Converting my current code project to TDD, I've noticed something.
class Foo {
public event EventHandler Test;
public void SomeFunction() {
//snip...
Test(this, new EventArgs());
}
}
There are two dangers I can see when testing this code and relying on a code coverage tool to determine if you have enough tests.
- You should be testing if the
Test
event gets fired. Code coverage tools alone won't tell you if you forget this.
- I'll get to the other in a second.
To this end, I added an event handler to my startup function so that it looked like this:
Foo test;
int eventCount;
[Startup] public void Init() {
test = new Foo();
// snip...
eventCount = 0;
test.Test += MyHandler;
}
void MyHandler(object sender, EventArgs e) { eventCount++; }
Now I can simply check eventCount
to see how many times my event was called, if it was called. Pretty neat. Only now we've let through an insidious little bug that will never be caught by any test: namely, SomeFunction()
doesn't check if the event has any handlers before trying to call it. This will cause a null dereference, which will never be caught by any of our tests because they all have an event handler attached by default. But again, a code coverage tool will still report full coverage.
This is just my "real world example" at hand, but it occurs to me that plenty more of these sorts of errors can slip through, even with 100% 'coverage' of your code, this still doesn't translate to 100% tested. Should we take the coverage reported by such a tool with a grain of salt when writing tests? Are there other sorts of tools that would catch these holes?
I wouldn't say "take it with a grain of salt" (there is a lot of utility to code coverage), but to quote myself
TDD and code coverage are not a
panacea:
· Even with 100% block
coverage, there still will be errors
in the conditions that choose which
blocks to execute.
· Even with 100% block
coverage + 100% arc coverage, there
will still be errors in straight-line
code.
· Even with 100% block
coverage + 100% arc coverage + 100%
error-free-for-at-least-one-path
straight-line code, there will still
be input data that executes
paths/loops in ways that exhibit more
bugs.
(from here)
While there may be some tools that can offer improvement, I think the higher-order bit is that code coverage is only part of an overall testing strategy to ensure product quality.

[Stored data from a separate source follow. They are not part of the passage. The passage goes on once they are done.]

`src/rtl/lrc_pkg.sv`:
```
package lrc_pkg;

  // ASCII code for one hex digit, uppercase letters
  function automatic logic [7:0] hex_char(input logic [3:0] nib);
    logic [7:0] code;
    if (nib < 4'd10) code = 8'h30 + {4'h0, nib};
    else             code = 8'h37 + {4'h0, nib};
    return code;
  endfunction

endpackage

```
`src/rtl/lrc_accum.sv`:
```
module lrc_accum #(
  parameter int W = 8
) (
  input  logic         clk,
  input  logic         rst_n,
  input  logic         take_i,
  input  logic         first_i,
  input  logic         last_i,
  input  logic [W-1:0] data_i,
  output logic [W-1:0] sum_next_o
);

  logic [W-1:0] acc_q;
  logic [W-1:0] base;

  // restart applies before the byte is added; carry out of the top bit is lost
  assign base       = first_i ? '0 : acc_q;
  assign sum_next_o = base + data_i;

  always_ff @(posedge clk or negedge rst_n) begin
    if (!rst_n) begin
      acc_q <= '0;
    end else if (take_i) begin
      acc_q <= last_i ? '0 : sum_next_o;
    end
  end

endmodule

```
`src/rtl/lrc_result.sv`:
```
module lrc_result #(
  parameter int W = 8
) (
  input  logic         clk,
  input  logic         rst_n,
  input  logic         take_i,
  input  logic         last_i,
  input  logic         mode_i,
  input  logic [W-1:0] rx_i,
  input  logic [W-1:0] sum_i,
  output logic         valid_o,
  output logic [W-1:0] chk_o,
  output logic         mis_o
);

  logic [W-1:0] neg_sum;
  logic [W-1:0] total;
  logic         close;

  assign close   = take_i & last_i;
  assign neg_sum = '0 - sum_i;
  assign total   = sum_i + rx_i;

  always_ff @(posedge clk or negedge rst_n) begin
    if (!rst_n) begin
      valid_o <= 1'b0;
      chk_o   <= '0;
      mis_o   <= 1'b0;
    end else begin
      valid_o <= close;
      if (close) begin
        chk_o <= neg_sum;
        mis_o <= mode_i & (total != '0);
      end
    end
  end

endmodule

```
`src/rtl/lrc_hex_enc.sv`:
```
module lrc_hex_enc #(
  parameter int W = 8
) (
  input  logic [W-1:0]       val_i,
  output logic [2*W-1:0]     text_o
);

  import lrc_pkg::*;

  localparam int NCHR = W / 4;

  // nibble k lands in character slot k; the top nibble is sent first
  for (genvar k = 0; k < NCHR; k++) begin : g_nib
    assign text_o[8*k +: 8] = hex_char(val_i[4*k +: 4]);
  end

endmodule

```
`src/rtl/lrc_frame_gen.sv`:
```
module lrc_frame_gen #(
  parameter int W = 8
) (
  input  logic          clk,
  input  logic          rst_n,
  input  logic          byte_valid_i,
  output logic          byte_ready_o,
  input  logic [W-1:0]  byte_data_i,
  input  logic          first_i,
  input  logic          last_i,
  input  logic          chk_mode_i,
  input  logic [W-1:0]  rx_chk_i,
  output logic          res_valid_o,
  output logic [W-1:0]  res_byte_o,
  output logic [2*W-1:0] res_text_o,
  output logic          mismatch_o
);

  logic         ready_q;
  logic         take;
  logic [W-1:0] sum_next;

  always_ff @(posedge clk or negedge rst_n) begin
    if (!rst_n) ready_q <= 1'b0;
    else        ready_q <= 1'b1;
  end

  assign byte_ready_o = ready_q;
  assign take         = byte_valid_i & ready_q;

  lrc_accum #(.W(W)) accum_i (
    .clk        (clk),
    .rst_n      (rst_n),
    .take_i     (take),
    .first_i    (first_i),
    .last_i     (last_i),
    .data_i     (byte_data_i),
    .sum_next_o (sum_next)
  );

  lrc_result #(.W(W)) result_i (
    .clk     (clk),
    .rst_n   (rst_n),
    .take_i  (take),
    .last_i  (last_i),
    .mode_i  (chk_mode_i),
    .rx_i    (rx_chk_i),
    .sum_i   (sum_next),
    .valid_o (res_valid_o),
    .chk_o   (res_byte_o),
    .mis_o   (mismatch_o)
  );

  lrc_hex_enc #(.W(W)) enc_i (
    .val_i  (res_byte_o),
    .text_o (res_text_o)
  );

endmodule

```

<100% code coverage is bad, but it doesn't follow that 100% code coverage is good. It's a necessary but not sufficient condition, and should be treated as such.
Also note that there's a difference between code coverage and path coverage:
void bar(Foo f) {
if (f.isGreen()) accountForGreenness();
if (f.isBig()) accountForBigness();
finishBar(f);
}
If you pass a big, green Foo into that code as a test case, you get 100% code coverage. But for all you know a big, red Foo would crash the system because accountForBigness incorrectly assumes that some pointer is non-null, that is only made non-null by accountForGreenness. You didn't have 100% path coverage, because you didn't cover the path which skips the call to accountForGreenness but not the call to accountForBigness.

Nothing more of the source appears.